The work in our group is focussed on the liver stage of the Plasmodium parasite, the causal agent of malaria. The Plasmodium parasite on infecting a mammalian host, first travels to the liver where it undergoes a massive proliferation, before then infecting red blood cells, the stage of the life cycle that leads to the pathology of the disease. Despite the enormous proliferation, the liver stage of the disease is clinically silent. In a natural situation, very few sporozoites are injected into the mammalian host and thus the liver stage is a bottleneck for the parasite. For these reasons, the liver stage is a very promising target for both drug and vaccination approaches, as to eliminate the parasite before or during liver stage development would prevent disease. The liver stage is, however relatively under-studied compared to the blood stage of the parasite, partly due to its relative inaccessibility and as challenges persist in translating many experimental techniques used in other systems and on the parasite blood stage into use on the liver stage.

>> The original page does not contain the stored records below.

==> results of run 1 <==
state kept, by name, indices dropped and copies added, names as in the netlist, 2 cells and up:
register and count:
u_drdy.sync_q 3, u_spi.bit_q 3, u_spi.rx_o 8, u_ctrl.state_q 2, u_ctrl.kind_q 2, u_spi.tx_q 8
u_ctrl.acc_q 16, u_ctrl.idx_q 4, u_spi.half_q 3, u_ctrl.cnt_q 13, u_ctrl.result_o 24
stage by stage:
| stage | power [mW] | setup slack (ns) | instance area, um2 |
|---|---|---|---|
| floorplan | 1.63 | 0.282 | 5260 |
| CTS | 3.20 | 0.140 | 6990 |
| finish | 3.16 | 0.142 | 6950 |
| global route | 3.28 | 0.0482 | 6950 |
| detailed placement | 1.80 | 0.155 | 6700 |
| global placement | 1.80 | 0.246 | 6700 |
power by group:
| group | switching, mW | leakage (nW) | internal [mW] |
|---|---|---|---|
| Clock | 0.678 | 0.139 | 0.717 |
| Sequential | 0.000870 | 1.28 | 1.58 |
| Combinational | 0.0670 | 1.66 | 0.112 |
[src/rtl/vhn_merge.sv]
// Module: places the narrowed vector into the low half (high half zeroed)
// or into the high half (low half kept from the previous value).
// Assumes: the destination is exactly twice the width of the narrow vector.
module vhn_merge #(
    parameter int unsigned NW = 64
) (
    input  logic [NW-1:0]   narrow,
    input  logic [2*NW-1:0] prev,
    input  logic            hi_sel,
    output logic [2*NW-1:0] merged
);
    // Choose the destination half.
    always_comb begin
        if (hi_sel) merged = {narrow, prev[NW-1:0]};
        else        merged = {{NW{1'b0}}, narrow};
    end
endmodule

[src/rtl/vec_hinarrow_unit.sv]
// Module: top of the high-narrow add/subtract unit. Builds one packer per
// legal size, selects one by size code, merges it into the destination and
// registers the outputs. Latency is one cycle and does not depend on the data.
// Assumes: synchronous active-low reset; size code 3 is reserved.
module vec_hinarrow_unit
    import vhn_pkg::*;
#(
    parameter int unsigned NARROW_W = 64
) (
    input  logic                    clk,
    input  logic                    rst_n,
    input  logic                    in_valid,
    input  logic [2*NARROW_W-1:0]   opa,
    input  logic [2*NARROW_W-1:0]   opb,
    input  logic [2*NARROW_W-1:0]   dst_prev,
    input  logic [1:0]              size_code,
    input  logic                    sub_sel,
    input  logic                    rnd_sel,
    input  logic                    hi_sel,
    output logic                    out_valid,
    output logic [2*NARROW_W-1:0]   dst_new,
    output logic                    undef_flag
);
    localparam int unsigned DW = 2 * NARROW_W;

    logic [NARROW_W-1:0] res_by_size [NUM_SIZES];
    logic [NARROW_W-1:0] narrow_sel;
    logic [DW-1:0]       merged;
    logic [DW-1:0]       next_dst;
    logic                is_rsvd;

    for (genvar s = 0; s < NUM_SIZES; s++) begin : g_size
        vhn_pack #(
            .NW  (NARROW_W),
            .ESZ (narrow_width(s))
        ) u_pack (
            .a   (opa),
            .b   (opb),
            .sub (sub_sel),
            .rnd (rnd_sel),
            .q   (res_by_size[s])
        );
    end

    // Select the packed result for the requested lane width.
    always_comb begin
        case (vhn_size_e'(size_code))
            SZ_BYTE: narrow_sel = res_by_size[0];
            SZ_HALF: narrow_sel = res_by_size[1];
            SZ_WORD: narrow_sel = res_by_size[2];
            default: narrow_sel = '0;
        endcase
    end

    vhn_merge #(.NW(NARROW_W)) u_merge (
        .narrow (narrow_sel),
        .prev   (dst_prev),
        .hi_sel (hi_sel),
        .merged (merged)
    );

    // A reserved size code leaves the destination unchanged.
    always_comb begin
        is_rsvd  = (vhn_size_e'(size_code) == SZ_RSVD);
        next_dst = is_rsvd ? dst_prev : merged;
    end

    // Output register stage with a one-cycle valid strobe.
    always_ff @(posedge clk) begin
        if (!rst_n) begin
            out_valid  <= 1'b0;
            dst_new    <= '0;
            undef_flag <= 1'b0;
        end else begin
            out_valid <= in_valid;
            if (in_valid) begin
                dst_new    <= next_dst;
                undef_flag <= is_rsvd;
            end
        end
    end

    // the strobe follows the input by exactly one cycle
    a_r8_valid_latency: assert property (@(posedge clk) disable iff (!rst_n)
        in_valid |=> out_valid);

    // idle cycles hold the outputs and drop the strobe
    a_r8_idle_hold: assert property (@(posedge clk) disable iff (!rst_n)
        !in_valid |=> (!out_valid && $stable(dst_new) && $stable(undef_flag)));

    // a reserved code flags and keeps the destination
    a_r7_rsvd_keeps: assert property (@(posedge clk) disable iff (!rst_n)
        (in_valid && size_code == 2'd3) |=> (undef_flag && dst_new == $past(dst_prev)));

    // a low-half write clears the upper half
    a_r5_low_clears: assert property (@(posedge clk) disable iff (!rst_n)
        (in_valid && size_code != 2'd3 && !hi_sel) |=> (dst_new[DW-1:NARROW_W] == '0 && !undef_flag));

    // a high-half write keeps the lower half
    a_r6_high_keeps: assert property (@(posedge clk) disable iff (!rst_n)
        (in_valid && size_code != 2'd3 && hi_sel) |=> (dst_new[NARROW_W-1:0] == $past(dst_prev[NARROW_W-1:0])));

endmodule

For our research we employ the rodent parasite Plasmodium berghei. By infecting Anopheles stephensi mosquitoes, we produce sporozoites that can be harvested and used to infect hepatoma cells or primary hepatocytes and also for intravital microscopy of infected mouse livers. Much of our work involves microscopy, ranging from confocal microscopy analysis of immunofluorescence samples, to powerful live cell microscopy using line-scanning and spinning disc microscopes to achieve high resolution imaging and to monitor parasite development over time. To allow live imaging of the parasite within the host cell, we have a range of transgenic parasites in which fluorescent proteins are targeted to different organelles or fused to proteins of interest and can image these within host cells also expressing fluorescent proteins.
Below are some of the main questions currently under investigation in the lab:
Does host cell autophagy play a role in liver stage parasite development? Can the parasite be removed by autophagy, or conversely can the parasite even hijack host cell autophagy to gain materials necessary for development?
(Dr. Jacqueline Schmuckli, Rahel Wacker, Livia Niklaus)
During liver stage development, each invading sporozoite can proliferate to form up to 30,000 merozoites. How does the parasite manage correct packaging of organelles into the new daughter merozoites on such a huge scale?
(Dr. Rebecca Limentitakis Stanway, Gesine Kaiser)
How does the parasite mediate egress from host hepatocytes?
(Dr. Paul Burda, Bernardette Schnider, Tony Zakher)
How can dormant liver stages survive in hepatocytes?